Hundreds of people incarcerated in Arizona have failed to update critical prison management software longer than they should be, according to a whistleblower report.
Arizona Department of Corrections employees have known about the bug since 2019, Phoenix-based NPR affiliate KJZZ reported. The flaw follows a change in state law that the software simply cannot handle and has not been updated to deal with it.
Arizona has one of the highest jail rates in the country, with drug possession convictions a major factor behind the numbers. A June 2019 Arizona State Law Amendment (PDF) created a mechanism by which inmates convicted of certain non-violent drug offenses can earn credits toward early release. Eligible inmates who complete a program such as a GED equivalent or drug treatment while incarcerated can earn three days credit for each seven days served and reduce their time behind bars to 70 percent of the time. sentence assigned to them.
The Arizona Department of Corrections FAQ (PDF) on the program states that inmates and their families should not contact anyone to request an eligibility review. “This is done automatically based on the system’s programming, which generates a list for Time Comp,” the document reads. “Reviews are being completed based on the earliest scheduled release dates.” According to whistleblowers, however, this system cannot identify eligible participants and still does not do these calculations.
“We knew from day one that it wasn’t going to work,” a Department of Corrections source told KJZZ. “When they approved this bill, we looked at it and we said ‘Oh shit.'”
Whistleblowers said they began sending “repeated internal warnings” to the department’s IT officials in 2019. KJZZ obtained a copy of an October 2020 bug report detailing how the software, called ACIS, is breaking the law .
“Currently, this calculation is not in ACIS at all,” the report reads. “ACIS can calculate 1 credit earned for every 6 days served, but this is a New calculation.”
The ministry confirmed to KJZZ that it was aware of the problem with ACIS. “The data is calculated manually and then entered into the system,” spokesman Bill Lamoreaux told KJZZ, saying the department has identified at least 733 inmates who are eligible to participate in the early release program but who are not yet registered.
Prison (poor) management software
There is a whole sprawling “patch” software industry in the United States. At one level, prison and inmate management systems make sense: you need to know who is in an institution, where they are, what their medical needs are, who their legal representation is, etc.
However, as parts of the criminal justice system are more and more entrusted to management algorithms, real people are more and more affected by the flaws in these software packages. The deployment of ACIS in Arizona took three years longer than expected and consistently went over budget, local media reported at the time.
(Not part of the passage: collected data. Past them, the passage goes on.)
==> src/rtl/alu_ctrl_decode.sv <==
// alu_ctrl_decode: combinational AluOp/funct to ALU control code table with mult/div/HI-LO flags
module alu_ctrl_decode
  import alu_ctrl_pkg::*;
(
  input  logic [3:0] aluOp,
  input  logic [5:0] fnField,
  output logic [4:0] code,
  output logic       illegal,
  output logic       isMult,
  output logic       isDiv,
  output logic       isHiloRd
);
  always_comb begin
    code = 5'b00000;
    illegal = 1'b0;
    isMult = 1'b0;
    isDiv = 1'b0;
    isHiloRd = 1'b0;
    case (aluOp)
      ALUOP_RTYPE:
        case (fnField)
          FN_AND:  code = ALU_AND;
          FN_OR:   code = ALU_OR;
          FN_XOR:  code = ALU_XOR;
          FN_NOR:  code = ALU_NOR;
          FN_ADD:  code = ALU_ADD;
          FN_SUB:  code = ALU_SUB;
          FN_MULT: begin code = ALU_MULT; isMult = 1'b1; end
          FN_DIV:  begin code = ALU_DIV; isDiv = 1'b1; end
          FN_SLL:  code = ALU_SLL;
          FN_SRL:  code = ALU_SRL;
          FN_SRA:  code = ALU_SRA;
          FN_SLLV: code = ALU_SLLV;
          FN_SRLV: code = ALU_SRLV;
          FN_SLT:  code = ALU_SLT;
          FN_MFHI: begin code = ALU_MFHI; isHiloRd = 1'b1; end
          FN_MFLO: begin code = ALU_MFLO; isHiloRd = 1'b1; end
          default: illegal = 1'b1;
        endcase
      ALUOP_ADDI: code = ALU_ADD;
      ALUOP_ANDI: code = ALU_AND;
      ALUOP_ORI:  code = ALU_OR;
      ALUOP_XORI: code = ALU_XOR;
      ALUOP_BEQ:  code = ALU_SUB;
      ALUOP_BNE:  code = ALU_BNE;
      ALUOP_BLEZ: code = ALU_BLEZ;
      ALUOP_BGTZ: code = ALU_BGTZ;
      ALUOP_LUI:  code = ALU_LUI;
      ALUOP_SLTI: code = ALU_SLTI;
      default:    illegal = 1'b1;
    endcase
  end
endmodule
Since it was finally implemented over Thanksgiving weekend in 2019, ACIS has remained plagued by bugs, sources told KJZZ. Several modules of the software did not function properly, “including modules that track inmate health care, enumeration, inmate assets, commissary and financial accounts, religious affiliation, classification of security and gang affiliations “. And when human error introduces something incorrect into an inmate’s file, employees may not have a way to remove or correct the error.
“In one case, a disciplinary measure was mistakenly entered in an inmate’s file,” a source told KJZZ. “But there’s no way to go back. So this guy was punished and he couldn’t make a phone call for 30 days. That’s the kind of thing that gnaws at you every day. “
Software suites used by law enforcement and courts – long before anyone was subjected to prison management software – have also been widely criticized in recent years, both for their lack of transparency and for their prejudices. racial. ProPublica published an in-depth and detailed report in 2016 finding that the courts’ risk assessment software ranked black suspects as more likely to commit other crimes than white suspects who allegedly committed similar acts.
Researchers in 2018 analyzed the software and found that groups of random amateurs had the same accuracy when projecting suspects’ recidivism rates; people and algorithms got it wrong about a third of the time.